I figured out during this bulk that the biggest problem for “hardgainers” is having enough appetite to eat all of the food required. Athletes, bodybuilders and active people require a high calorie diet – that comes with the territory.
This was the easiest bulk for me and that’s not necessarily a good thing. Once I figured out how to grow such an appetite it was hard to stop. I ended up gaining a little too much fat along with the muscle I put on.
That’s part of the reason why I don’t follow the traditional regimen of bulking up a lot and then cutting down. My approach is different now.
Now I try to gain weight as slowly as possible to avoid gaining much fat. You can continue to increase strength and muscle size while only in a small caloric surplus. This approach leads to much less fat gained. Then every now and then you can just cut your calories down to a slight deficit for a month and trim off that fat. Even in a slight deficit you can still make strength progress if you’re working on your recovery properly.
That’s so much better than 3 months of hardcore dieting that’s usually required to “cut” after a long bulk.
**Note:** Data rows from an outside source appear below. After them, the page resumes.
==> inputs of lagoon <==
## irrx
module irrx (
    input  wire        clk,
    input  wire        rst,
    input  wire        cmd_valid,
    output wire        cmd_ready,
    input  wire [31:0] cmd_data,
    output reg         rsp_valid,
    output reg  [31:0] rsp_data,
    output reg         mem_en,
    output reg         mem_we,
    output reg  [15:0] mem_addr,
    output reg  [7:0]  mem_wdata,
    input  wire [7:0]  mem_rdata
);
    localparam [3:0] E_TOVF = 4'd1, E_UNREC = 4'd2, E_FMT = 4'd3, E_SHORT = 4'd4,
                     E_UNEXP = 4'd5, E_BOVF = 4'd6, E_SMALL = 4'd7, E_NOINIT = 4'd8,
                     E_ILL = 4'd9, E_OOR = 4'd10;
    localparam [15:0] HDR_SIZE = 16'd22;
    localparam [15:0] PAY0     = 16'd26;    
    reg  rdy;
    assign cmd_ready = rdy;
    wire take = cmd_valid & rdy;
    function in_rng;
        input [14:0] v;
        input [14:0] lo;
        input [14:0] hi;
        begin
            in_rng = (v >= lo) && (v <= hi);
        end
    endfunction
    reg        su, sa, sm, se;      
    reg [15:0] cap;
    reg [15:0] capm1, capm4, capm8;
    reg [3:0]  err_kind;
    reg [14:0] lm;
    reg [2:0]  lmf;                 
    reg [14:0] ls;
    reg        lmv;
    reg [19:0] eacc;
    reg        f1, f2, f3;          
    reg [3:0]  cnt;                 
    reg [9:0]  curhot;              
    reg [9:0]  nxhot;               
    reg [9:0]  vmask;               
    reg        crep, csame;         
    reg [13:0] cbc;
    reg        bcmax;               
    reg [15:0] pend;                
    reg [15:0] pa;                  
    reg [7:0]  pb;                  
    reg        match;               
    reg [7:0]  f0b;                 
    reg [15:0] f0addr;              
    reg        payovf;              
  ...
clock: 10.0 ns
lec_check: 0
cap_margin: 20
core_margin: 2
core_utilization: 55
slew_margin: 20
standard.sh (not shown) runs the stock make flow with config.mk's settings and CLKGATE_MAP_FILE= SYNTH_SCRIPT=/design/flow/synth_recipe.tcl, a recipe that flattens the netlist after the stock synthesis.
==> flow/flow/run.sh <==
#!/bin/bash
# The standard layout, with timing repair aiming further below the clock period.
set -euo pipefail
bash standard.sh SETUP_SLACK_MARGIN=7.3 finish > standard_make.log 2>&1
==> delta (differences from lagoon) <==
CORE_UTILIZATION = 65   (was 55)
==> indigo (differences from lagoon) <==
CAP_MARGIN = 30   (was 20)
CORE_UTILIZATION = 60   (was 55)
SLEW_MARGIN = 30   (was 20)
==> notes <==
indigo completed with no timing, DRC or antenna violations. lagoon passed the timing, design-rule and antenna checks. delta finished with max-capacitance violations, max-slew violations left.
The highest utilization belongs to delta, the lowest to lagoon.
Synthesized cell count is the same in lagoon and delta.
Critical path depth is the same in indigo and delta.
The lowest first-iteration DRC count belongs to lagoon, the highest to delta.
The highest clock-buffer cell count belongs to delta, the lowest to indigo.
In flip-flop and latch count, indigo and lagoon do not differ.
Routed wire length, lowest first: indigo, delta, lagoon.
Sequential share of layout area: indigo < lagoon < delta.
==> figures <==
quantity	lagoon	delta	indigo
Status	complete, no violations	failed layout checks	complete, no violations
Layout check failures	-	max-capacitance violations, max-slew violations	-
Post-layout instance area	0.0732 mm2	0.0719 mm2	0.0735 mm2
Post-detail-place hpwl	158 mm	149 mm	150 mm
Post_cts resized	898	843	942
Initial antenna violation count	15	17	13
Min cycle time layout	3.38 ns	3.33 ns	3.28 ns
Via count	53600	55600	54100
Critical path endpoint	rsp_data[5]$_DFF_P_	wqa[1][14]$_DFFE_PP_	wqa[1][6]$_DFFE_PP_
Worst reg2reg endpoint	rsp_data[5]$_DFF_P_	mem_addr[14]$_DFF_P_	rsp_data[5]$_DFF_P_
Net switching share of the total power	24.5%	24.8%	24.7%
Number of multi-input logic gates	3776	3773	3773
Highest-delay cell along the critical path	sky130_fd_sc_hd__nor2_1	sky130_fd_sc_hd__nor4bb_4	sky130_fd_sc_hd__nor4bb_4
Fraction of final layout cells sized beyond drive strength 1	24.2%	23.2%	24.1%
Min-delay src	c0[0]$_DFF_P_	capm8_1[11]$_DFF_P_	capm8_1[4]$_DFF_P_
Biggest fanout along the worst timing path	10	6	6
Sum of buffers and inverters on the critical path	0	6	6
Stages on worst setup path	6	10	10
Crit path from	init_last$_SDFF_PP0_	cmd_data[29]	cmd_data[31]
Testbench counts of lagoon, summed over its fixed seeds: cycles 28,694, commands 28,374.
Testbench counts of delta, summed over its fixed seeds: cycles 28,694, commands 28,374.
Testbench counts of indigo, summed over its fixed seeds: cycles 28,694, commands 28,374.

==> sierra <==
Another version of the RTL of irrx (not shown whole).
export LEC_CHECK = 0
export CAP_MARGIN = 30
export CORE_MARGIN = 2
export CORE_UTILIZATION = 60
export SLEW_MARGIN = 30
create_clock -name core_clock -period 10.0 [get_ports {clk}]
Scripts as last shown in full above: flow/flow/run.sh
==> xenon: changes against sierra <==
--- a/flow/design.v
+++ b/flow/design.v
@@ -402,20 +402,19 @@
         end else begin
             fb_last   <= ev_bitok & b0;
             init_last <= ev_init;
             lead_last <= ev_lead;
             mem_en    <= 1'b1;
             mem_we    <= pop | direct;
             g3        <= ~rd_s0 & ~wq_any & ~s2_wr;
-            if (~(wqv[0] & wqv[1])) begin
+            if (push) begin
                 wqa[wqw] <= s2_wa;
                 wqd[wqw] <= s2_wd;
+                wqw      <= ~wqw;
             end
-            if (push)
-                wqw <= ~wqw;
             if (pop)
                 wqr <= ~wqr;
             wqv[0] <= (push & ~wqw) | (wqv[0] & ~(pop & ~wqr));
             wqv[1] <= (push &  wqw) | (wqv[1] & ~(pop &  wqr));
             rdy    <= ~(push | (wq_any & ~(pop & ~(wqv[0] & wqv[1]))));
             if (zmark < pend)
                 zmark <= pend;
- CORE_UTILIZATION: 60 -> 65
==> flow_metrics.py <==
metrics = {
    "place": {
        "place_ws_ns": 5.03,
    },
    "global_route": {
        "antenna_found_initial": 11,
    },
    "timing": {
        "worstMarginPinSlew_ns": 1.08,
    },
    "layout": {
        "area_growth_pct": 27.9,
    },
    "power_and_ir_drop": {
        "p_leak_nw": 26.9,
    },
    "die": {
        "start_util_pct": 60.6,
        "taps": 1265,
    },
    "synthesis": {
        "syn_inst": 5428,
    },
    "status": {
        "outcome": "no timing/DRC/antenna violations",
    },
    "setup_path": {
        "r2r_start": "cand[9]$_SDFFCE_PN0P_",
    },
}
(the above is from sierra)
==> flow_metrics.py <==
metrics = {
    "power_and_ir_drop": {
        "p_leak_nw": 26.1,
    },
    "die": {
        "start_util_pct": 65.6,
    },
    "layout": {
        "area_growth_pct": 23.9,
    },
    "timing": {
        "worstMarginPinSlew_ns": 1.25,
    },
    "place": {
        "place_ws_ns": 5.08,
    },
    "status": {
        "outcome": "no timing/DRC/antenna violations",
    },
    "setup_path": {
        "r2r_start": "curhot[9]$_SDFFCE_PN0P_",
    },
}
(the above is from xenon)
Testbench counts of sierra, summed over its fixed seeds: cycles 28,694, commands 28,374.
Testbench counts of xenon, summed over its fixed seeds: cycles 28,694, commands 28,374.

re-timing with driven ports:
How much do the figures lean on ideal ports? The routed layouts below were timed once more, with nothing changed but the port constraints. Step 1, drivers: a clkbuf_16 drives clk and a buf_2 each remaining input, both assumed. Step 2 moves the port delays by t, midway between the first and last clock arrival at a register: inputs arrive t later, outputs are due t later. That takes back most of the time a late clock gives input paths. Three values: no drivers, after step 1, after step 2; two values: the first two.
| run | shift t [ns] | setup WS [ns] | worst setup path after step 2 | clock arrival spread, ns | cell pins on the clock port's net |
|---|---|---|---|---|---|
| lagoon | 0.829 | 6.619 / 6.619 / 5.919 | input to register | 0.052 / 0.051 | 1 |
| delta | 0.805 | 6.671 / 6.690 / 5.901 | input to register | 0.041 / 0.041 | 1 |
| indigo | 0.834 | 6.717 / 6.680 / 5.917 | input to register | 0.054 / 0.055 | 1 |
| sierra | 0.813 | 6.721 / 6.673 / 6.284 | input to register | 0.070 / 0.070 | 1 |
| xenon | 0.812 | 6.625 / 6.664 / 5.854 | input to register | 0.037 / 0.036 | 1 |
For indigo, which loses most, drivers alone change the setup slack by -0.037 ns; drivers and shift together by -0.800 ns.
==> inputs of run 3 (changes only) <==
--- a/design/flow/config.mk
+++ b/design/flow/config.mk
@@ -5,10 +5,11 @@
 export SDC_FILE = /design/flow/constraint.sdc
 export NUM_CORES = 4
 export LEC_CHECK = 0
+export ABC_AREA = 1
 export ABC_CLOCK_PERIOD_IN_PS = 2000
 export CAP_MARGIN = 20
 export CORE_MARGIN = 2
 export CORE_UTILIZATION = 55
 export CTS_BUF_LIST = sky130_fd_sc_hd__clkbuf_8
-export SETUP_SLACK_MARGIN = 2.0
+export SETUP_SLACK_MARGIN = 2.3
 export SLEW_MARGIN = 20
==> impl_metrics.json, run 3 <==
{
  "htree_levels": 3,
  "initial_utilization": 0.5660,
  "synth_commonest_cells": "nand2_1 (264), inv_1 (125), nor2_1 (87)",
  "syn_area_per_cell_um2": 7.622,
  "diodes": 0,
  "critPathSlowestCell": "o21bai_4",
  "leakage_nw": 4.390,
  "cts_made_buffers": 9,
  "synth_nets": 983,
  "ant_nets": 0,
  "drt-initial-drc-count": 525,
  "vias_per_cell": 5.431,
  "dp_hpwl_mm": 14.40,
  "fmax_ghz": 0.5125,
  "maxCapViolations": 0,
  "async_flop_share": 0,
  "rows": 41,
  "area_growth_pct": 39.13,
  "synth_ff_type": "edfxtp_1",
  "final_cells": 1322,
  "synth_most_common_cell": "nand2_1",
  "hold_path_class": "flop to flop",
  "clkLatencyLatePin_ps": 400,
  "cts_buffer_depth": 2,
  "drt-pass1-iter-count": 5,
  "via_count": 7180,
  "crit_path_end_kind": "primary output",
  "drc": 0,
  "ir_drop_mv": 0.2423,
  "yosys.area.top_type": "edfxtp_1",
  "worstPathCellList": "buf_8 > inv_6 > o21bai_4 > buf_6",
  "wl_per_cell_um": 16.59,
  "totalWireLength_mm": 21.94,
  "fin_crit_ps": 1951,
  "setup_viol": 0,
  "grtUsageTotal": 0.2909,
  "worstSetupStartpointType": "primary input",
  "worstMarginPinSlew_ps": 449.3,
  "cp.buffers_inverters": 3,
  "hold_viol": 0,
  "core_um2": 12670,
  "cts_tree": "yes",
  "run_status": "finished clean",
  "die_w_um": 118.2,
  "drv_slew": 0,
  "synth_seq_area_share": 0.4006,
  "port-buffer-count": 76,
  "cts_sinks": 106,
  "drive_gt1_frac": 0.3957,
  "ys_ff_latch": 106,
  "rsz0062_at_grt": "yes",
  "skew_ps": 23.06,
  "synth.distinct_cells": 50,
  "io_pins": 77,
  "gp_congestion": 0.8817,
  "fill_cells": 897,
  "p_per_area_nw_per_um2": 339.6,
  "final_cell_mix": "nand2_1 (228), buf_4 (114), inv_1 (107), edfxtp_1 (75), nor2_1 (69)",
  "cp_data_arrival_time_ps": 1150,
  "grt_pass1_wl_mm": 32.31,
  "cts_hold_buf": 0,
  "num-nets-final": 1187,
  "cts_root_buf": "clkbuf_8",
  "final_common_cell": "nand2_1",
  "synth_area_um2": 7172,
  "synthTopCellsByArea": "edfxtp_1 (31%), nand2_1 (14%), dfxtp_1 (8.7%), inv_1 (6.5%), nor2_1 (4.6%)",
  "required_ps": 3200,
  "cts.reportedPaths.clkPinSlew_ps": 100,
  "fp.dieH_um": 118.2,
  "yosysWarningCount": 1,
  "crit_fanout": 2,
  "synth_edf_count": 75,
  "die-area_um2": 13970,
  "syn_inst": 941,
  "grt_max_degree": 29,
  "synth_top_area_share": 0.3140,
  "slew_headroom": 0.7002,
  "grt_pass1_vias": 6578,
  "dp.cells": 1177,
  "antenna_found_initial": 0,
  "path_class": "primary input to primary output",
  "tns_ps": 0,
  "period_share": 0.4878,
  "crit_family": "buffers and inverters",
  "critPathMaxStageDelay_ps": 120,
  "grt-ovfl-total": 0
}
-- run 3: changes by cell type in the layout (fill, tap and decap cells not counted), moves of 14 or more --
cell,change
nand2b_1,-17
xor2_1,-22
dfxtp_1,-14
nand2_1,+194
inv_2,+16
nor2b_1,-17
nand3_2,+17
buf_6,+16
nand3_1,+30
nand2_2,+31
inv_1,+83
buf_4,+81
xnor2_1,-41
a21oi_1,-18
Background: an optimization exercise with open tools, aiming at small area, a short achievable clock period and few clock cycles per item. Do not read the settings as production practice.
Only simulation tests tie the RTL to the original design; equivalence was not proved.

==> flow/design.v, too long to show whole: its modules and the start of the top module <==
// module depth_quant: 1120 lines
module depth_quant (
    input             clk,
    input             rst,
    input             start,
    input      [31:0] n,
    input      [31:0] xform_base,
    input      [31:0] pos_base,
    input      [31:0] keys_base,
    input      [31:0] idx_base,
    output            busy,
    output reg        mem_valid,
    output reg        mem_we,
    output     [31:0] mem_addr,
    output     [31:0] mem_wdata,
    input             mem_ready,
    input      [31:0] mem_rdata
);
  // ...
==> flow/flow/run.sh <==
#!/bin/bash
# The standard layout (standard.sh: ORFS synthesis to the final layout) with
# two optimisation settings changed; the clock and constraints are unchanged:
# - the resizer is asked for 18.8 ns of setup slack instead of 0, so that it
#   sizes and buffers the long paths;
# - ports are buffered with buf_2 instead of the default delay buffer.
export SETUP_SLACK_MARGIN=18.8
export BUFFER_PORTS_ARGS="-buffer_cell sky130_fd_sc_hd__buf_2"
bash standard.sh > standard.log 2>&1
==> flow/standard.sh <==
#!/bin/bash
# synth_recipe.tcl (not shown) runs the flow's synth.tcl, then flattens the netlist and writes it again
# the make line also repeats each setting of config.mk as NAME=value (left out here)
make -C /OpenROAD-flow-scripts/flow DESIGN_CONFIG=/design/flow/config.mk WORK_HOME=/design/flow/orfs CLKGATE_MAP_FILE= SYNTH_SCRIPT=/design/flow/synth_recipe.tcl "${@:-finish}"
==> flow/config.mk <==
export PLATFORM = sky130hd
export DESIGN_NAME = depth_quant
export DESIGN_NICKNAME = depth_quant
export VERILOG_FILES = /design/flow/design.v
export SDC_FILE = /design/flow/constraint.sdc
export NUM_CORES = 8
export LEC_CHECK = 0
export CAP_MARGIN = 20
export CORE_MARGIN = 2
export CORE_UTILIZATION = 25
export SLEW_MARGIN = 20
==> flow/constraint.sdc <==
create_clock -name core_clock -period 25.0 [get_ports {clk}]
set_input_delay 5.0000 -clock core_clock [delete_from_list [all_inputs] [get_ports {clk}]]
set_output_delay 5.0000 -clock core_clock [all_outputs]
set_load 0.01 [all_outputs]
From an optimization exercise on the open Yosys and OpenROAD flow, aimed at small area, a short achievable clock period and few clock cycles per item; shortcuts taken in it are not production practice.

==> harbor <==
Design aes128_ctr, start of the top module:
module aes128_ctr (
    input  wire         clk,
    input  wire         rst,
    input  wire         cmd_valid,
    output wire         cmd_ready,
    input  wire [2:0]   cmd_op,
    input  wire [4:0]   cmd_len,
    input  wire [127:0] cmd_data,
    output reg          res_valid,
    output reg          res_err,
    output reg  [127:0] res_data
);
  localparam OP_KEYEXP = 3'd0;
  localparam OP_ENCB   = 3'd1;
  localparam OP_SETCTR = 3'd2;
  localparam OP_CTRX   = 3'd3;
  localparam OP_CLR    = 3'd4;
  localparam NS = 20;           
  reg [127:0] key;
  reg         kvalid;
  reg [127:0] ctr;
  reg [128*NS-1:0] dt_all;      
  reg              s0_key;      
  reg              s0_set;      
  reg              s0_inc;      
  reg              s0_clr;      
  wire [127:0] ctr_now    = s0_clr ? 128'd0 :
                            s0_set ? dt_all[0 +: 128] :
                            s0_inc ? ctr + 128'd1 : ctr;
  ...
clock: 10.0 ns
lec_check: 0
cap_margin: 20
core_margin: 2
core_utilization: 60
place_density: 0.7
setup_slack_margin: 5
slew_margin: 20
synth_hierarchical: 1
standard.sh (not shown) runs the stock make flow with config.mk's settings and CLKGATE_MAP_FILE= SYNTH_SCRIPT=/design/flow/synth_recipe.tcl, a recipe that flattens the netlist after the stock synthesis.
==> flow/flow/run.sh <==
#!/bin/bash
set -euo pipefail
SETUP_MARGIN=6.3
bash standard.sh SETUP_SLACK_MARGIN=$SETUP_MARGIN finish > standard_flow.log 2>&1
==> sierra: changes against harbor <==
--- a/flow/design.v
+++ b/flow/design.v
@@ -197,27 +197,24 @@
                             s0_set ? dt_all[0 +: 128] :
                             s0_inc ? ctr + 128'd1 : ctr;
   wire         kvalid_now = s0_key | (kvalid & ~s0_clr);
   always @(posedge clk) begin
     ctr    <= ctr_now;
     kvalid <= kvalid_now;
     if (s0_key) key <= dt_all[0 +: 128];
   end
-  reg         sk_v;
+  reg         sk_v;         
   reg         rdy;          
-  reg [2:0]   sk_op;
-  reg [4:0]   sk_len;
-  reg [127:0] sk_data;
   reg [19:0]  kstep;        
   assign cmd_ready = rdy;
   wire         in_v    = sk_v | cmd_valid;
-  wire [2:0]   in_op   = sk_v ? sk_op   : cmd_op;
-  wire [4:0]   in_len  = sk_v ? sk_len  : cmd_len;
-  wire [127:0] in_data = sk_v ? sk_data : cmd_data;
+  wire [2:0]   in_op   = sk_v ? OP_KEYEXP : cmd_op;
+  wire [4:0]   in_len  = cmd_len;
+  wire [127:0] in_data = sk_v ? dt_all[0 +: 128] : cmd_data;
   wire op_key   = (in_op == OP_KEYEXP);
   wire op_enc   = (in_op == OP_ENCB);
   wire op_set   = (in_op == OP_SETCTR);
   wire op_ctr   = (in_op == OP_CTRX);
   wire op_clr   = (in_op == OP_CLR);
   wire op_ill   = in_op[2] & (in_op[1] | in_op[0]);
   wire len_big  = in_len[4] & (|in_len[3:0]);
   wire len_zero = ~(|in_len);
@@ -226,21 +223,16 @@
   wire go    = in_v & ~stall & ~rst;    
   wire enc_go   = op_enc & kvalid_now;
   wire ctr_go   = op_ctr & kvalid_now & ~len_big & ~len_zero;
   wire cmd_err  = op_ill | (op_enc & ~kvalid_now) | (op_ctr & (~kvalid_now | len_big));
   wire [4:0] cmd_keep = enc_go ? 5'd16 : (ctr_go ? in_len : 5'd0);
   always @(posedge clk) begin
     sk_v <= in_v & stall & ~rst;
     rdy  <= ~(in_v & stall & ~rst);
-    if (!sk_v) begin
-      sk_op   <= cmd_op;
-      sk_len  <= cmd_len;
-      sk_data <= cmd_data;
-    end
     s0_key <= go & op_key;
     s0_set <= go & op_set;
     s0_inc <= go & ctr_go;
     s0_clr <= rst | (go & op_clr);
   end
   reg  [127:0] kc;
   reg  [15:0]  kmid;
   wire [15:0]  kmid_d;
@@ -377,32 +369,46 @@
   generate
     for (i = 0; i < 16; i = i + 1) begin : g_sub
       aes_sbox_b u_sbox (.a(s[127-8*i -: 8]), .m(m[63-4*i -: 4]), .y(sb[127-8*i -: 8]));
     end
     for (i = 0; i < 16; i = i + 1) begin : g_shift
       assign sr[127-8*i -: 8] = sb[127-8*((i % 4) + 4*(((i / 4) + (i % 4)) % 4)) -: 8];
     end
     for (c = 0; c < 4; c = c + 1) begin : g_mix
-      wire [7:0] a0 = sr[127-8*(4*c+0) -: 8];
-      wire [7:0] a1 = sr[127-8*(4*c+1) -: 8];
-      wire [7:0] a2 = sr[127-8*(4*c+2) -: 8];
-      wire [7:0] a3 = sr[127-8*(4*c+3) -: 8];
-      wire [7:0] d0 = {a0[6:0], 1'b0} ^ (a0[7] ? 8'h1b : 8'h00);
-      wire [7:0] d1 = {a1[6:0], 1'b0} ^ (a1[7] ? 8'h1b : 8'h00);
-      wire [7:0] d2 = {a2[6:0], 1'b0} ^ (a2[7] ? 8'h1b : 8'h00);
-      wire [7:0] d3 = {a3[6:0], 1'b0} ^ (a3[7] ? 8'h1b : 8'h00);
-      assign mc[127-8*(4*c+0) -: 8] = d0 ^ (d1 ^ a1) ^ a2 ^ a3;
-      assign mc[127-8*(4*c+1) -: 8] = a0 ^ d1 ^ (d2 ^ a2) ^ a3;
-      assign mc[127-8*(4*c+2) -: 8] = a0 ^ a1 ^ d2 ^ (d3 ^ a3);
-      assign mc[127-8*(4*c+3) -: 8] = (d0 ^ a0) ^ a1 ^ a2 ^ d3;
+      aes_mix_column u_mix (.a(sr[127-32*c -: 32]), .b(mc[127-32*c -: 32]));
     end
   endgenerate
   assign y = mc;
 endmodule
+module aes_mix_column (
+    input  wire [31:0] a,
+    output wire [31:0] b
+);
+  wire [31:0] t;     
+  wire [31:0] xt;    
+  wire [31:0] u;     
+  genvar i, k;
+  generate
+    for (i = 0; i < 4; i = i + 1) begin : g_byte
+      for (k = 0; k < 8; k = k + 1) begin : g_bit
+        sb_xor u_t (.a(a[31-8*i-7+k]), .b(a[31-8*((i+1)%4)-7+k]), .y(t[31-8*i-7+k]));
+        sb_xor u_u (.a(a[31-8*((i+1)%4)-7+k]), .b(t[31-8*((i+2)%4)-7+k]), .y(u[31-8*i-7+k]));
+        sb_xor u_b (.a(xt[31-8*i-7+k]), .b(u[31-8*i-7+k]), .y(b[31-8*i-7+k]));
+        if (k == 1 || k == 3 || k == 4) begin : g_red
+          sb_xor u_x (.a(t[31-8*i-7+k-1]), .b(t[31-8*i]), .y(xt[31-8*i-7+k]));
+        end else if (k == 0) begin : g_lsb
+          assign xt[31-8*i-7] = t[31-8*i];
+        end else begin : g_shl
+          assign xt[31-8*i-7+k] = t[31-8*i-7+k-1];
+        end
+      end
+    end
+  endgenerate
+endmodule
 module aes_last_round_b (
     input  wire [127:0] s,
     input  wire [63:0]  m,
     input  wire [127:0] rk,
     output wire [127:0] y
 );
   wire [127:0] sb;
   wire [127:0] sr;
==> flow/config.mk (replaced) <==
export PLATFORM = sky130hd
export DESIGN_NAME = aes128_ctr
export DESIGN_NICKNAME = aes128_ctr
export VERILOG_FILES = /design/flow/design.v
export SDC_FILE = /design/flow/constraint.sdc
export NUM_CORES = 8
export LEC_CHECK = 0
export CAP_MARGIN = 20
export CORE_MARGIN = 2
export CORE_UTILIZATION = 50
export CTS_CLUSTER_DIAMETER = 100
export CTS_CLUSTER_SIZE = 22
export PLACE_DENSITY = 0.6
export SETUP_SLACK_MARGIN = 5
export SLEW_MARGIN = 20
export SYNTH_HIERARCHICAL = 1
==> summary of the runs <==
harbor finished but failed the layout checks on antenna violations. sierra finished but fails on antenna violations. Of sierra and harbor, harbor has the higher sequential cell count (gap 8). In routed wire length, harbor and sierra hardly differ. Design area: harbor is larger than sierra (about 5%). Against sierra, the setup slack of harbor is worse by 0.13 ns. Of sierra and harbor, sierra has the higher fmax (gap about 3.5%, measured against harbor). In harbor the register-to-register slack is lower than in sierra, by 0.13 ns. Against harbor, the synthesized cell count of sierra is higher by 2.0%. Clock skew is about the same in sierra and harbor.
Function was not checked in any run of this note: the RTL went through the layout flow alone.

-- what the ideal ports hide --
How much do the figures lean on ideal ports? The routed layouts below were timed once more, with nothing changed but the port constraints. Step 1: set_driving_cell puts a clkbuf_16 on clk and a buf_2 on each other input, an assumption about the parent block. Step 2 also shifts input and output timing later by t, the mid clock arrival at the registers, as if the neighbouring blocks saw the same clock. Slacks: ideal / step 1 / step 2; pairs: ideal / step 1.
run	t (ns)	slack for setup (ns)	hold slack, ns	worst setup path after step 2
harbor	1.327	6.053 / 6.053 / 5.151	0.226 / 0.226 / 0.226	input to register
sierra	1.276	6.187 / 6.056 / 5.203	0.273 / 0.273 / 0.273	input to register
For sierra, which loses most, drivers alone change the setup slack by -0.131 ns; drivers and shift together by -0.984 ns.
How to Gain Weight in 8 Steps
- Use a free calorie counter like MyFitnessPal and track everything you eat for a week. You need to do this for yourself, just to see how much you are really eating.
- Figure out how many calories you need by using this calculator
- Learn how to track your macros and adjust your macros and calories in MyFitnessPal. You’ll have to manually set your calorie goals on the website, then it will sync to the app if you’re using it on your phone.
- Eat your required calories, every day. If you are 200 calories short on one day, eat 200 extra calories the following day. Day-to-day fluctuations aren’t as significant as the weekly average.
- Weigh yourself every morning. For accurate readings you should wake up, go to the bathroom and then weigh yourself naked before eating or drinking anything. This is the best way to get consistently accurate readings.
- Aim for 0.5 – 2 lbs of weight gain a week, depending on your goals.
- When your weight gain stalls, increase your daily caloric intake by 50-200 calories.
- Start buying larger clothes
My Tips & Tricks
- Eating a larger quantity of smaller meals ramps up your appetite like crazy. If you eat less meals that are bigger you will have less appetite in between meals. Just do whatever works best with your schedule.
- Always look for calorically-dense foods, meaning they have a lot of calories in a small portion. My favorite bulking snack is chocolate covered cashews.
- Always keep snacks handy. Snacking builds up an appetite and allows you to eat more at meals – and snacking helps you get in lots of calories between meals.
- Short, intense cardio sessions will increase your appetite dramatically. Follow your workouts with some sprints or 10 minutes of high intensity interval training and I promise you’ll be ready to eat a horse.
There are tons of other tricks, but those are the ones that worked best for me. I prefer to increase my appetite and eat more healthier foods, instead of slamming sodas all day.
Basically, look at most weight-loss advice and do all the things they say not to do. That’s how you gain weight. It’s so easy that lots of people do it, just look around.
Well I hope that helps all you skinny guys out there! I know how you feel, but trust me if you apply these principles you will reach a point where you can’t imagine not being able to gain weight. It gets easier with time because as you gain more muscle you gain a larger appetite as well. I’m still not that big myself, but now that I’m over 200 lbs I don’t have the desire to be much bigger anymore.
What about you, are you a reformed hardgainer? I’d love to hear your story, let me know in the comments.